**config.mk**
```make
export PLATFORM = sky130hd
export DESIGN_NAME = pgmap_useq
export DESIGN_NICKNAME = d
export VERILOG_FILES = /design/src/four_level_page_table_mapper_assert.svh /design/src/pgmap_pkg.sv /design/src/pgmap_useq.sv
export SDC_FILE = /design/constraint.sdc
export NUM_CORES = 1
export LEC_CHECK = 0
export ABC_AREA = 0
export BUFFER_PORTS_ARGS = -buffer_cell sky130_fd_sc_hd__buf_2
export CAP_MARGIN = 0
export CORE_MARGIN = 5
export CORE_UTILIZATION = 40
export DETAILED_ROUTE_END_ITERATION = 6
export HOLD_SLACK_MARGIN = 0.15
export PLACE_DENSITY = 0.65
export SLEW_MARGIN = 20
export SYNTH_ARGS = -nofsm -noshare
export SYNTH_HDL_FRONTEND = slang
export SYNTH_SLANG_ARGS = --single-unit
```
**constraint.sdc**
```tcl
create_clock -name clk -period 1.6 [get_ports clk]
set_input_delay 0.32 -clock clk [delete_from_list [all_inputs] [get_ports clk]]
set_output_delay 0.32 -clock clk [all_outputs]
set_load 0.05 [all_outputs]
```
**src/four_level_page_table_mapper_assert.svh**
```systemverilog
// assertion macros for the four-level page table mapper
`ifndef FOUR_LEVEL_PAGE_TABLE_MAPPER_ASSERT_SVH
`define FOUR_LEVEL_PAGE_TABLE_MAPPER_ASSERT_SVH
`ifndef SYNTHESIS
`define PGMAP_ASSERT(lbl, prop, msg) \
  lbl: assert property (@(posedge clk) disable iff (!rst_n) prop) else $error(msg);
`define PGMAP_ASSERT_ALWAYS(lbl, prop, msg) \
  lbl: assert property (@(posedge clk) prop) else $error(msg);
`else
`define PGMAP_ASSERT(lbl, prop, msg)
`define PGMAP_ASSERT_ALWAYS(lbl, prop, msg)
`endif
`endif

```
**src/pgmap_pkg.sv**
```systemverilog
// shared constants, types and microcode rom for the page table mapper
`timescale 1ns / 1ps
`default_nettype none
package pgmap_pkg;

  localparam int POOL_PAGES        = 16;
  localparam int ENTRIES_PER_TABLE = 512;
  localparam int IDX_W             = $clog2(ENTRIES_PER_TABLE);
  localparam int PAGE_W            = $clog2(POOL_PAGES);
  localparam int NF_W              = $clog2(POOL_PAGES + 1);
  localparam int ADDR_W            = PAGE_W + IDX_W;
  localparam int DEPTH             = POOL_PAGES * ENTRIES_PER_TABLE;

  localparam int PAGE_OFS_W = 12;
  localparam int PFN_W      = 40;
  localparam int VA_W       = 48;
  localparam int PA_W       = 52;
  localparam int FLAG_W     = 12;
  localparam int ENT_W      = 52;
  localparam int VPN_W      = VA_W - PAGE_OFS_W;
  localparam int STATUS_W   = 2;
  localparam int ADDED_W    = 2;
  localparam int USED_W     = 5;
  localparam int CFG_ADDR_W = 4;
  localparam int CFG_DATA_W = 64;
  localparam int STEP_W     = 4;

  localparam logic [ENT_W-1:0] BIT_PRESENT  = ENT_W'(1);
  localparam logic [ENT_W-1:0] BIT_WRITABLE = ENT_W'(2);
  localparam logic [PFN_W-1:0] POOL_BASE_RESET = PFN_W'(256);

  // register index as taken from paddr bit 3
  localparam logic REG_POOL_BASE = 1'b0;

  typedef logic [STEP_W-1:0] step_t;

  typedef enum logic [2:0] {
    UOP_CLEAR,
    UOP_ACCEPT,
    UOP_READ,
    UOP_EVAL,
    UOP_LEAF,
    UOP_FIN
  } uop_t;

  typedef enum logic [STATUS_W-1:0] {
    ST_MAPPED    = 2'd0,
    ST_ROOT_ZERO = 2'd1,
    ST_EXHAUSTED = 2'd2
  } status_t;

  // level select: level n of the walk uses code n-1
  localparam logic [1:0] LVL_1 = 2'd0;
  localparam logic [1:0] LVL_2 = 2'd1;
  localparam logic [1:0] LVL_3 = 2'd2;
  localparam logic [1:0] LVL_4 = 2'd3;

  localparam step_t STEP_CLEAR  = 4'd0;
  localparam step_t STEP_ACCEPT = 4'd1;
  localparam step_t STEP_EVAL4  = 4'd2;
  localparam step_t STEP_READ3  = 4'd3;
  localparam step_t STEP_EVAL3  = 4'd4;
  localparam step_t STEP_READ2  = 4'd5;
  localparam step_t STEP_EVAL2  = 4'd6;
  localparam step_t STEP_LEAF   = 4'd7;
  localparam step_t STEP_FIN    = 4'd8;

  typedef struct packed {
    uop_t       op;
    logic [1:0] lvl;
    step_t      target;
  } ucw_t;

  typedef struct packed {
    logic hold;
    logic jump;
  } useq_cond_t;

  function automatic ucw_t ucode(step_t s);
    ucw_t w;
    case (s)
      STEP_CLEAR:  w = '{op: UOP_CLEAR,  lvl: LVL_1, target: STEP_ACCEPT};
      STEP_ACCEPT: w = '{op: UOP_ACCEPT, lvl: LVL_4, target: STEP_FIN};
      STEP_EVAL4:  w = '{op: UOP_EVAL,   lvl: LVL_4, target: STEP_FIN};
      STEP_READ3:  w = '{op: UOP_READ,   lvl: LVL_3, target: STEP_FIN};
      STEP_EVAL3:  w = '{op: UOP_EVAL,   lvl: LVL_3, target: STEP_FIN};
      STEP_READ2:  w = '{op: UOP_READ,   lvl: LVL_2, target: STEP_FIN};
      STEP_EVAL2:  w = '{op: UOP_EVAL,   lvl: LVL_2, target: STEP_FIN};
      STEP_LEAF:   w = '{op: UOP_LEAF,   lvl: LVL_1, target: STEP_ACCEPT};
      STEP_FIN:    w = '{op: UOP_FIN,    lvl: LVL_1, target: STEP_ACCEPT};
      default:     w = '{op: UOP_FIN,    lvl: LVL_1, target: STEP_ACCEPT};
    endcase
    return w;
  endfunction

endpackage
`default_nettype wire

```
**src/pgmap_useq.sv**
```systemverilog
// microcode step counter and control word fetch
`timescale 1ns / 1ps
`default_nettype none
module pgmap_useq (
  input  wire logic                  clk,
  input  wire logic                  rst_n,
  input  wire pgmap_pkg::useq_cond_t cond,
  output pgmap_pkg::ucw_t            cw
);

  pgmap_pkg::step_t step_r;
  pgmap_pkg::step_t step_nxt;

  assign cw = pgmap_pkg::ucode(step_r);

  always_comb begin
    if (cond.hold) begin
      step_nxt = step_r;
    end else if (cond.jump) begin
      step_nxt = cw.target;
    end else begin
      step_nxt = step_r + pgmap_pkg::step_t'(1);
    end
  end

  always_ff @(posedge clk) begin
    if (!rst_n) begin
      step_r <= pgmap_pkg::STEP_CLEAR;
    end else begin
      step_r <= step_nxt;
    end
  end

endmodule
`default_nettype wire

```
==> reports/metrics.cfg, run 1 <==
[synthesis]
syn-cell-area_sq_um=547
syn_inst=53
post-synth-top-area-cell=dfxtp_1
yosysWarnings=0
async_reset_ff_frac=0
synth_ff_type=dfxtp_1
synth_edf_count=0
yosys-top-cells-area=dfxtp_1 (40%), ha_1 (4.6%), buf_6 (4.1%)
synth_cell_type_count=30
avgSynthCellArea_sq_um=10.3
synth_top_area_frac=0.403
ys_seq_elements=11
yosysSeqAreaShare=0.403

[critical_path]
slowest_delay_ns=0.34
crit_required_ns=1.74
worstSetupStartpointType=flop
crit_path_end_kind=flop
slowest_stage=dfxtp_2
worstPathMaxFanout=3
critPathBufInv=0
critPathKind=reg -> reg
cp_cell_sequence=ha_4 -> nor3b_2 -> o21ai_2 -> ha_1 -> mux2i_1 -> nand3_1
cp_data_arrival_time_ns=1.64
cp_top_family=adder cells

[finish]
seqCellArea_sq_um=223
stdcell_count=87
design_area_sq_um=692
drive_above_1_share=0.472
final_util=0.532
final_nets=79
insertedDiodeCount=0
area_growth_pct=26.5
multi_input_area_sq_um=303
nFillCells=134

[global_routing]
grt_pass1_wl_mm=1.65
grt_max_degree=14
gr-total-overflow=0
antenna_found_initial=0
grt_pass1_vias=384
grt_use_total=0.114

[timing]
finalHoldViolCount=0
period_needed_ns=1.50
setup_viol=0
finalClockSkew_ns=0.000640
fmax_mhz=668
whs_ns=0.426
drv_slew=0
finalCritPeriodShare=0.935

[min_path]
hp-class=in -> reg

[placed_design]
post-place-cells=80
gp_congestion=0.713
place_area_sq_um=619
hpwlAfterDp_um=801
io_buffers=10

[floorplanning]
die-area_sq_um=2210
num_io_pins=13
start_util=0.420
die_y_um=47.0
core_sq_um=1300
die_x_um=47.0
rows=13

[drt]
drcViolationCount=0
routed_wl_mm=1.06
avgRoutedWirePerCell_um=12.1
vias_per_cell=4.99
antenna_left=0
firstDrtPassIters=3
vias=434
first_iter_violations=5

[pwr]
irDropWorstVdd_mv=0.492
power.density_nw_per_um2=960
p_leak_uw=0.000345
p_total_uw=664

[clock_tree]
ctsHoldBuffers=0
cts_buffer_depth=2
clk_pin_slew_worst_paths_ns=0.06
cts_root_buffer=clkbuf_4
clk_latency_ns=0.26
cts_tree=done
cts_buffers=3
cts_num_sinks=11
htree_levels=1

[status]
status=finished, final reports clean

[job]
max_cap_violations=0

## cells in the mapped netlist, drive strengths merged (2+ instances only)
library cell,count
mux2i,2
buf,4
ha,2
and3,2
nand3,2
and2,4
inv,3
dfxtp,11
o21ai,2
nor2,3
nor4b,3
## cells by family after synthesis
family / share of synthesized area
adder cells (fa/ha/maj): 0.0458
AND/OR/NAND/NOR: 0.256
flip-flops: 0.403
multiplexers: 0.0366
AO/OA/AOI/OAI: 0.162
other: 0.00686
buffers and inverters: 0.0892
## state kept, by name, indices dropped and copies added, names as in the netlist
| register | flops |
|---|---|
| step_r | 4 |
| cw | 7 |
## layer usage
metal	GRT usage	wire, um	up-vias	part of all wire
li1	-	-	225	-
met1	0.146	506	197	0.48
met2	0.152	466	9	0.44
met3	0.0460	60	3	0.057
met4	0.0829	23	0	0.022
met5	0	0	-	0
## placed cells by master, fill, tap and decap left out, types with 2 or more instances in the layout
cell type and instances:
buf_2 10, dfxtp_1 9, buf_4 8, nor2_1 3
inv_1 3, clkbuf_4 3, and2_1 2, and2_2 2
o21ai_2 2, nor4b_1 2, nand3_1 2, mux2i_1 2
and3_1 2, conb_1 2, dfxtp_2 2
## metrics by stage
step	setup WS, ns	setup TNS [ns]
floorplan	0.0257	0
global placement	0.0322	0
detailed placement	0.00233	0
CTS	0.00476	0
global route	-0.00544	-0.00544
finish	0.103	0
## worst paths after layout
check / start / cells past startpoint / endpoint / slack [ns]
max: step_r[0] / 6 / cw[6] / 0.10
min: rst_n / 3 / cw[6] / 0.43
max reg2reg: step_r[0] / 6 / cw[6] / 0.10
min reg2reg: step_r[3] / 3 / cw[6] / 0.67
## worst min-delay path, cell delays in order
cell	delay (ns)
buf_2	0.17
o21ai_2	0.11
nand3_1	0.06
## report_power, final
| part | total, uW | internal (uW) | leakage [uW] | switching, uW |
|---|---|---|---|---|
| combinational | 175 | 57.1 | 0.000238 | 118 |
| sequential | 305 | 296 | 0.0000914 | 9.29 |
| clock | 184 | 96.5 | 0.0000150 | 87.2 |
| total | 664 | 450 | 0.000345 | 215 |
## cell type report
type | count | area share
clock buffer | 4 | 0.0380
inverter | 3 | 0.0163
multi-input combinational | 36 | 0.438
tap | 15 | 0.0271
sequential | 11 | 0.322
timing repair buffer | 18 | 0.159
## what timing repair did
item | CTS | global route
gates cloned | 0 | 0
resized for setup | 1 | 4
pin swaps | 2 | 3
setup buffers | 1 | 2
setup endpoints to repair | 1 | 4
Note: power is estimated with default switching activity, not from simulation.
==> run 2, diff against run 1 <==
- PLACE_DENSITY: 0.65 -> 0.62
- clock period: 1.6 -> 1.69 ns (I/O delays scaled with it)
==> run 2 against run 1 <==
Effect of this change:
- total power is 8.8% lower
- clock power decreased by 7%
- routed wire length fell by 8.5%
- critical path type unchanged
- largest cell class unchanged
==> reports/metrics.cfg, run 2 (synthesized netlist as in run 1, its figures left out) <==
[status]
status=finished, final reports clean

[global_routing]
grt_use_total=0.103
grt_pass1_wl_mm=1.59
gr-total-overflow=0
grt_max_degree=14
antenna_found_initial=0
grt_pass1_vias=408

[clock_tree]
cts_root_buffer=clkbuf_4
cts_tree=done
clk_pin_slew_worst_paths_ns=0.07
cts_buffer_depth=2
cts_num_sinks=11
cts_buffers=3
clk_latency_ns=0.26
ctsHoldBuffers=0
htree_levels=1

[timing]
rsz0062_at_grt=no
finalHoldViolCount=0
setup_viol=0
drv_slew=0
fmax_mhz=636
finalClockSkew_ns=0.00249
whs_ns=0.424
finalCritPeriodShare=0.931
fin_tns_setup_ns=0
period_needed_ns=1.57

[floorplanning]
die_x_um=47.0
num_io_pins=13
start_util=0.420
core_sq_um=1300
rows=13
die_y_um=47.0
die-area_sq_um=2210

[finish]
final_util=0.480
final_nets=73
layout_common_cells=dfxtp_1 (10), buf_2 (10), nor2_1 (3), inv_1 (3), clkbuf_4 (3)
insertedDiodeCount=0
nFillCells=141
drive_above_1_share=0.364
stdcell_count=81
multi_input_area_sq_um=282
largest_reg_flops=7
area_growth_pct=14.2
seqCellArea_sq_um=221

[drt]
avgRoutedWirePerCell_um=11.9
wl_met3_um=37
first_iter_violations=5
wl_met1_um=442
vias_per_cell=5.14
firstDrtPassIters=3
antenna_left=0
routed_wl_um=966
routed-wl-met2_um=468
drcViolationCount=0
routed.top_layer=met4
vias=416

[critical_path]
critPathKind=reg -> reg
worstPathMaxFanout=6
crit_path_end_kind=flop
worstSetupStartpointType=flop
crit_required_ns=1.82
cp_data_arrival_time_ns=1.71

[pwr]
power.density_nw_per_um2=971
p_leak_uw=0.000315
p_total_uw=606
irDropWorstVdd_mv=0.509

[min_path]
hp-class=in -> reg

[placed_design]
gp_congestion=0.790
post-place-cells=77
hpwlAfterDp_um=782
io_buffers=10

[job]
max_cap_violations=0

[run 2: path summary, 6_finish.rpt]
check	from	cells past startpoint	end	slack (ns)
hold / removal	rst_n	3	step_r[0]	0.42
setup / recovery	step_r[0]	6	cw[6]	0.12
hold reg to reg	cw[3]	3	cw[6]	0.68
setup reg to reg	step_r[0]	6	cw[6]	0.12
[run 2: report_power, final]
group | internal, uW | switching, uW | total (uW)
logic | 39.9 | 106 | 146
clock network | 91.2 | 80.0 | 171
registers | 280 | 9.13 | 289
[run 2: per-stage QoR]
| stage | setup WS (ns) | area, sq um |
|---|---|---|
| 3_3_place_gp | 0.0521 | 597 |
| 2_1_floorplan | 0.116 | 551 |
| 6_report | 0.117 | 624 |
| 5_1_grt | 0.0107 | 624 |
| 4_1_cts | 0.0577 | 623 |
| 3_5_place_dp | 0.0276 | 597 |
[run 2: area by class of cell]
cell class,count,area share
clock buffers,4,0.0421
inverters,3,0.0180
flip-flops and latches,11,0.355
well taps,15,0.0301
repair buffers,12,0.104
multi-input cells,36,0.451
[run 2: worst max-delay path: stages (launching register included)]
cell     delay [ns]
dfxtp_2        0.35
ha_1           0.29
nor3b_1        0.14
o21ai_1        0.18
ha_1           0.27
mux2i_1        0.13
nand3_1        0.08
[run 2: timing repair]
action                                  CTS  global route
setup buffers                             0             0
gates resized for setup                   0             1
endpoints found under the setup margin    0             1
endpoints found under the hold margin     0             0
[run 2: metal layers]
metal / vias up / GRT usage
met3: 2 / 0.0268
met1: 194 / 0.118
met4: 0 / 0.0663
li1: 211 / -
met2: 9 / 0.168
met5: - / 0
==> run 3, diff against run 2 <==
- CORE_MARGIN: 5 -> 10
- CTS_CLUSTER_DIAMETER: not set -> 60
==> run 3 against run 2 <==
Effect of this change:
- core utilization grew 0.67 points
- combinational power about the same
- critical path depth unchanged
- sequential power is essentially flat
- total power about the same
- worst setup slack better by 0.0025 ns
- critical path type unchanged
- largest cell class unchanged
- highest routed layer unchanged
==> reports/metrics.cfg, run 3 (synthesized netlist as in run 1, its figures left out) <==
[status]
status=finished, final reports clean

[pwr]
p_int_uw=412
p_comb_frac=0.244
power.density_nw_per_um2=958
p_clk_frac=0.280
p_leak_uw=0.000317
irDropWorstVdd_mv=0.508
power.switching_uw=194
seqPwrFrac=0.476
swShare=0.320

[min_path]
hp-class=in -> reg

[placed_design]
io_buffers=10
post-place-cells=77
gp_congestion=0.783
pre_cts_ws_ns=0.0609

[clock_tree]
clk_pin_slew_worst_paths_ns=0.06
cts_buffers=3
cts_num_sinks=11
cts_tree=done
htree_levels=1
clk_latency_ns=0.26
cts_setup_buffers=0
cts_root_buffer=clkbuf_4
cts_buffer_depth=2

[global_routing]
grt_pass1_wl_mm=1.73
grt_max_degree=14
gr-total-overflow=0
antenna_found_initial=0
grt_pass1_vias=394
grt_use_total=0.0660

[critical_path]
crit_required_ns=1.83
cp_data_arrival_time_ns=1.71
critPathKind=reg -> reg
worstPathMaxFanout=6
cp_cell_sequence=ha_1 -> nor3b_2 -> o21ai_2 -> ha_1 -> mux2i_1 -> nand3_1
worstSetupStartpointType=flop
reg2reg_slack_ns=0.12
slowest_stage=dfxtp_2
slowest_delay_ns=0.34
crit_path_end_kind=flop
crit_top_cell=ha_1

[timing]
finalCritPeriodShare=0.929
fmax_mhz=637
drv_slew=0
rsz0062_at_grt=no
finalHoldViolCount=0
finalClockSkew_ns=0.00288
period_needed_ns=1.57
fin_tns_setup_ns=0
setup_viol=0
layout_setup_ws_ns=0.119

[drt]
vias_per_cell=5.12
vias=415
antenna_left=0
first_iter_violations=3
avgRoutedWirePerCell_um=12.6
drcViolationCount=0
routed_wl_mm=1.02
firstDrtPassIters=4

[floorplanning]
die_y_um=57.0
core_sq_um=1300
num_io_pins=13
die-area_sq_um=3250
start_util=0.420
die_x_um=57.0
rows=13

[finish]
insertedDiodeCount=0
nFillCells=133
area_growth_pct=15.8
layout_common_cells=dfxtp_1 (10), buf_2 (10), nor2_1 (3), inv_1 (3), clkbuf_4 (3)
drive_above_1_share=0.394
final_nets=73
stdcell_count=81
largest_reg_flops=7

[job]
max_cap_violations=0

[run 3: cell counts in the layout (fill, tap and decap cells not counted)]
No cell type changed its count.
[run 3: worst paths after layout]
path	end	cells past startpoint	from
max	cw[6]	6	step_r[0]
min	step_r[0]	3	rst_n
max reg2reg	cw[6]	6	step_r[0]
min reg2reg	step_r[0]	3	cw[0]
[run 3: layout make-up]
class	count	area, sq um	share of cell area
clock buffer	4	26.3	0.0415
tap	15	18.8	0.0296
inverter	3	11.3	0.0178
sequential	11	221	0.350
multi-input combinational	36	290	0.458
timing repair buffer	12	65.1	0.103
[run 3: worst max-delay path, delay by kind of cell (launching register included)]
kind | cells | cell delay, ns
adder cells (fa/ha/maj) | 2 | 0.57
flip-flops | 1 | 0.34
AND/OR/NAND/NOR | 2 | 0.25
AO/OA/AOI/OAI | 1 | 0.15
multiplexers | 1 | 0.14
[run 3: repair_timing]
action                                  4_1_cts  5_1_grt
endpoints found under the setup margin        0        1
hold buffers                                  0        0
gates resized for setup                       0        3
[run 3: power by group through the flow]
stage	sequential (uW)	combinational, uW	clock [uW]
5_1_grt	291	159	187
6_report	289	148	170
3_5_place_dp	294	147	0
2_1_floorplan	352	63.9	0
4_1_cts	288	148	175
3_3_place_gp	294	147	0
[run 3: layer usage]
layer,wire length [um],vias up,track usage
met1,483,192,0.0735
met5,0,-,0
met3,67,2,0.0420
met2,458,10,0.0961
met4,9,0,0.0302
li1,-,211,-
[run 3: stage by stage]
step                      hold slack (ns)  instance area [sq um]  total power, uW  utilization
after floorplan                     0.481                    551              416            -
after global placement              0.659                    597              441        0.459
after detailed placement            0.658                    597              441        0.459
after CTS                           0.417                    623              611        0.479
after global routing                0.439                    633              637        0.487
final                               0.415                    633              606        0.487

※

| What you should do |
Only one stretch of the data above is needed. Restate it word for word, from the line containing "adder cells (fa/ha/maj): 0.0458" through the line containing "0.000345 | 215 |", both ends included.

| Exercise answer |
adder cells (fa/ha/maj): 0.0458
AND/OR/NAND/NOR: 0.256
flip-flops: 0.403
multiplexers: 0.0366
AO/OA/AOI/OAI: 0.162
other: 0.00686
buffers and inverters: 0.0892
## state kept, by name, indices dropped and copies added, names as in the netlist
| register | flops |
|---|---|
| step_r | 4 |
| cw | 7 |
## layer usage
metal	GRT usage	wire, um	up-vias	part of all wire
li1	-	-	225	-
met1	0.146	506	197	0.48
met2	0.152	466	9	0.44
met3	0.0460	60	3	0.057
met4	0.0829	23	0	0.022
met5	0	0	-	0
## placed cells by master, fill, tap and decap left out, types with 2 or more instances in the layout
cell type and instances:
buf_2 10, dfxtp_1 9, buf_4 8, nor2_1 3
inv_1 3, clkbuf_4 3, and2_1 2, and2_2 2
o21ai_2 2, nor4b_1 2, nand3_1 2, mux2i_1 2
and3_1 2, conb_1 2, dfxtp_2 2
## metrics by stage
step	setup WS, ns	setup TNS [ns]
floorplan	0.0257	0
global placement	0.0322	0
detailed placement	0.00233	0
CTS	0.00476	0
global route	-0.00544	-0.00544
finish	0.103	0
## worst paths after layout
check / start / cells past startpoint / endpoint / slack [ns]
max: step_r[0] / 6 / cw[6] / 0.10
min: rst_n / 3 / cw[6] / 0.43
max reg2reg: step_r[0] / 6 / cw[6] / 0.10
min reg2reg: step_r[3] / 3 / cw[6] / 0.67
## worst min-delay path, cell delays in order
cell	delay (ns)
buf_2	0.17
o21ai_2	0.11
nand3_1	0.06
## report_power, final
| part | total, uW | internal (uW) | leakage [uW] | switching, uW |
|---|---|---|---|---|
| combinational | 175 | 57.1 | 0.000238 | 118 |
| sequential | 305 | 296 | 0.0000914 | 9.29 |
| clock | 184 | 96.5 | 0.0000150 | 87.2 |
| total | 664 | 450 | 0.000345 | 215 |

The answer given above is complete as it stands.